HOW TO COMPLETE THIS TASK:
Return, from the data that follows, each line that holds the word "iWrTac".

(Collected data)
===== config.mk =====
export PLATFORM = sky130hd
export DESIGN_NAME = timer_unit
export DESIGN_NICKNAME = d
export VERILOG_FILES = /design/src/rtl/timer_defs.sv /design/src/rtl/timer_channel.sv /design/src/rtl/timer_unit.sv
export SDC_FILE = /design/constraint.sdc
export NUM_CORES = 1
export LEC_CHECK = 0
export ABC_AREA = 1
export CAP_MARGIN = 20
export CORE_MARGIN = 8
export CORE_UTILIZATION = 60
export CTS_CLUSTER_SIZE = 20
export DETAILED_ROUTE_END_ITERATION = 16
export GPL_TIMING_DRIVEN = 0
export PLACE_DENSITY_LB_ADDON = 0.3
export REMOVE_ABC_BUFFERS = 1
export SLEW_MARGIN = 0
export SYNTH_ARGS = -nofsm -noshare
export SYNTH_HDL_FRONTEND = slang
export SYNTH_SLANG_ARGS = --single-unit
export TNS_END_PERCENT = 1

===== constraint.sdc =====
create_clock -name iClock -period 4.3 [get_ports iClock]
set_clock_uncertainty 0.1 [all_clocks]
set_input_delay 0.86 -clock iClock [delete_from_list [all_inputs] [get_ports iClock]]
set_output_delay 0.86 -clock iClock [all_outputs]
set_load 0.005 [all_outputs]

===== src/rtl/timer_defs.sv =====
// ============================================================================
//  Module      : timer_defs (package)
//  Description : Shared definitions for the multi-channel DIV/TIMA/TMA/TAC
//                timer: register offsets, TAC tap-bit positions and the
//                channel overflow/reload state encoding.
//  Revision    : 1.0 - initial release
// ============================================================================
`default_nettype none

package timer_defs;

    // Register offsets within a channel window (iAddr[1:0])
    localparam logic [1:0] REG_DIV  = 2'd0;
    localparam logic [1:0] REG_TIMA = 2'd1;
    localparam logic [1:0] REG_TMA  = 2'd2;
    localparam logic [1:0] REG_TAC  = 2'd3;

    // System-counter bit observed for each TAC[1:0] selection
    localparam int TAP_BIT_SEL0 = 9;
    localparam int TAP_BIT_SEL1 = 3;
    localparam int TAP_BIT_SEL2 = 5;
    localparam int TAP_BIT_SEL3 = 7;

    // Address space always decodes four channel windows
    localparam int MAX_CH = 4;

    // Channel overflow sequencing
    typedef enum logic [1:0] {
        CH_RUN    = 2'd0,
        CH_OVF    = 2'd1,
        CH_RELOAD = 2'd2
    } ch_state_e;

    // TAC bits [7:3] are not stored and always read back as ones
    function automatic logic [7:0] tac_readback(input logic [2:0] tac);
        return {5'b11111, tac};
    endfunction

endpackage

`default_nettype wire


===== src/rtl/timer_channel.sv =====
// ============================================================================
//  Module      : timer_channel
//  Description : One TIMA/TMA/TAC timer channel. Detects falling edges of
//                (selected counter tap & enable) between the current and the
//                next-cycle state, handles the delayed overflow reload and
//                emits a one-cycle interrupt pulse.
//  Ports       : iClock/iReset  - clock, synchronous active-high reset
//                iTick          - M-cycle pulse
//                iCurTaps       - counter tap bits now   {sel3,sel2,sel1,sel0}
//                iNxtTaps       - counter tap bits after this edge
//                iWrTima/iWrTma/iWrTac - decoded write strobes, iWData data
//                oTima/oTma/oTac - stored register values
//                oIrq           - interrupt pulse, coincident with the reload
//  Revision    : 1.0 - initial release
// ============================================================================
`default_nettype none

module timer_channel
    import timer_defs::*;
(
    input  logic       iClock,
    input  logic       iReset,
    input  logic       iTick,
    input  logic [3:0] iCurTaps,
    input  logic [3:0] iNxtTaps,
    input  logic       iWrTima,
    input  logic       iWrTma,
    input  logic       iWrTac,
    input  logic [7:0] iWData,
    output logic [7:0] oTima,
    output logic [7:0] oTma,
    output logic [2:0] oTac,
    output logic       oIrq
);

    ch_state_e  state_q, state_d;
    logic [7:0] tima_q, tima_d;
    logic [7:0] tma_q, tma_d;
    logic [2:0] tac_q, tac_d;
    logic       irq_q, irq_d;
    logic       inc_cur, inc_nxt, fall;
    logic [7:0] base;

    assign tma_d = iWrTma ? iWData : tma_q;
    assign tac_d = iWrTac ? iWData[2:0] : tac_q;

    // The "next" side uses the post-write TAC, so disabling the channel or
    // moving the tap while the old tap is high produces an increment, as on
    // the original part.
    assign inc_cur = iCurTaps[tac_q[1:0]] & tac_q[2];
    assign inc_nxt = iNxtTaps[tac_d[1:0]] & tac_d[2];
    assign fall    = inc_cur & ~inc_nxt;

    always_comb begin
        state_d = state_q;
        tima_d  = tima_q;
        irq_d   = 1'b0;
        base    = tima_q;
        unique case (state_q)
            CH_RUN: begin
                if (iWrTima) begin
                    tima_d = iWData;
                end else if (fall) begin
                    if (tima_q == 8'hFF) begin
                        tima_d  = 8'h00;
                        state_d = CH_OVF;
                    end else begin
                        tima_d = tima_q + 8'd1;
                    end
                end
            end
            CH_OVF: begin
                // TIMA sits at zero for one M-cycle before the reload
                if (iWrTima) begin
                    tima_d  = iWData;
                    state_d = CH_RUN;
                end else if (iTick) begin
                    tima_d  = tma_d;
                    irq_d   = 1'b1;
                    state_d = CH_RELOAD;
                end
            end
            CH_RELOAD: begin
                // TIMA writes are dropped; TMA writes pass through to TIMA
                base   = iWrTma ? iWData : tima_q;
                tima_d = base;
                if (iTick) begin
                    state_d = CH_RUN;
                end
                if (fall) begin
                    if (base == 8'hFF) begin
                        tima_d  = 8'h00;
                        state_d = CH_OVF;
                    end else begin
                        tima_d = base + 8'd1;
                    end
                end
            end
            default: state_d = CH_RUN;
        endcase
    end

    always_ff @(posedge iClock) begin
        if (iReset) begin
            state_q <= CH_RUN;
            tima_q  <= 8'h00;
            tma_q   <= 8'h00;
            tac_q   <= 3'b000;
            irq_q   <= 1'b0;
        end else begin
            state_q <= state_d;
            tima_q  <= tima_d;
            tma_q   <= tma_d;
            tac_q   <= tac_d;
            irq_q   <= irq_d;
        end
    end

    assign oTima = tima_q;
    assign oTma  = tma_q;
    assign oTac  = tac_q;
    assign oIrq  = irq_q;

endmodule

`default_nettype wire


===== src/rtl/timer_unit.sv =====
// ============================================================================
//  Module      : timer_unit
//  Description : Multi-channel DIV/TIMA/TMA/TAC timer. Holds the shared
//                free-running system counter, the register address decode and
//                the read mux; one timer_channel per channel.
//  Ports       : iClock/iReset - clock, synchronous active-high reset
//                iTick         - M-cycle pulse gating all timer progress
//                iWe/iAddr/iWData - register write {ch[1:0],reg[1:0]}
//                oRData        - combinational read data for iAddr
//                oDiv          - upper byte of the system counter
//                oTima         - TIMA of every channel, ch0 in [7:0]
//                oIrq          - per-channel interrupt pulse
//  Revision    : 1.0 - initial release
// ============================================================================
`default_nettype none

module timer_unit
    import timer_defs::*;
#(
    parameter int N_CH     = 1,
    parameter int CNT_W    = 16,
    parameter int TICK_INC = 4,
    parameter int CNT_INIT = 0
) (
    input  logic              iClock,
    input  logic              iReset,
    input  logic              iTick,
    input  logic              iWe,
    input  logic [3:0]        iAddr,
    input  logic [7:0]        iWData,
    output logic [7:0]        oRData,
    output logic [7:0]        oDiv,
    output logic [8*N_CH-1:0] oTima,
    output logic [N_CH-1:0]   oIrq
);

    logic [CNT_W-1:0] cnt_q, cnt_d;
    logic [1:0]       addr_ch, addr_reg;
    logic             ch_valid, wr_any, div_wr;
    logic [3:0]       cur_taps, nxt_taps;

    // Padded to the full address space so the read mux indexes cleanly
    logic [7:0] tima_all [MAX_CH];
    logic [7:0] tma_all  [MAX_CH];
    logic [2:0] tac_all  [MAX_CH];

    assign addr_ch  = iAddr[3:2];
    assign addr_reg = iAddr[1:0];
    assign ch_valid = int'(addr_ch) < N_CH;
    assign wr_any   = iWe & ch_valid;
    assign div_wr   = wr_any & (addr_reg == REG_DIV);

    // DIV write clears the counter and wins over a same-cycle tick
    always_comb begin
        cnt_d = cnt_q;
        if (div_wr) begin
            cnt_d = '0;
        end else if (iTick) begin
            cnt_d = cnt_q + CNT_W'(TICK_INC);
        end
    end

    always_ff @(posedge iClock) begin
        if (iReset) begin
            cnt_q <= CNT_W'(CNT_INIT);
        end else begin
            cnt_q <= cnt_d;
        end
    end

    assign oDiv = cnt_q[CNT_W-1 -: 8];

    assign cur_taps = {cnt_q[TAP_BIT_SEL3], cnt_q[TAP_BIT_SEL2],
                       cnt_q[TAP_BIT_SEL1], cnt_q[TAP_BIT_SEL0]};
    assign nxt_taps = {cnt_d[TAP_BIT_SEL3], cnt_d[TAP_BIT_SEL2],
                       cnt_d[TAP_BIT_SEL1], cnt_d[TAP_BIT_SEL0]};

    generate
        for (genvar i = 0; i < MAX_CH; i++) begin : g_ch
            if (i < N_CH) begin : g_used
                logic sel;
                assign sel = wr_any & (addr_ch == 2'(i));

                timer_channel u_channel (
                    .iClock   (iClock),
                    .iReset   (iReset),
                    .iTick    (iTick),
                    .iCurTaps (cur_taps),
                    .iNxtTaps (nxt_taps),
                    .iWrTima  (sel & (addr_reg == REG_TIMA)),
                    .iWrTma   (sel & (addr_reg == REG_TMA)),
                    .iWrTac   (sel & (addr_reg == REG_TAC)),
                    .iWData   (iWData),
                    .oTima    (tima_all[i]),
                    .oTma     (tma_all[i]),
                    .oTac     (tac_all[i]),
                    .oIrq     (oIrq[i])
                );

                assign oTima[8*i +: 8] = tima_all[i];
            end else begin : g_absent
                assign tima_all[i] = 8'hFF;
                assign tma_all[i]  = 8'hFF;
                assign tac_all[i]  = 3'b111;
            end
        end
    endgenerate

    always_comb begin
        oRData = 8'hFF;
        if (ch_valid) begin
            case (addr_reg)
                REG_DIV:  oRData = oDiv;
                REG_TIMA: oRData = tima_all[addr_ch];
                REG_TMA:  oRData = tma_all[addr_ch];
                REG_TAC:  oRData = tac_readback(tac_all[addr_ch]);
            endcase
        end
    end

    // Counter bits that are neither DIV nor a tap are intentionally unread
    logic unused_cnt;
    assign unused_cnt = ^cnt_q;

endmodule

`default_nettype wire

THE COMPLETED TASK:
//                iWrTima/iWrTma/iWrTac - decoded write strobes, iWData data
    input  logic       iWrTac,
    assign tac_d = iWrTac ? iWData[2:0] : tac_q;
                    .iWrTac   (sel & (addr_reg == REG_TAC)),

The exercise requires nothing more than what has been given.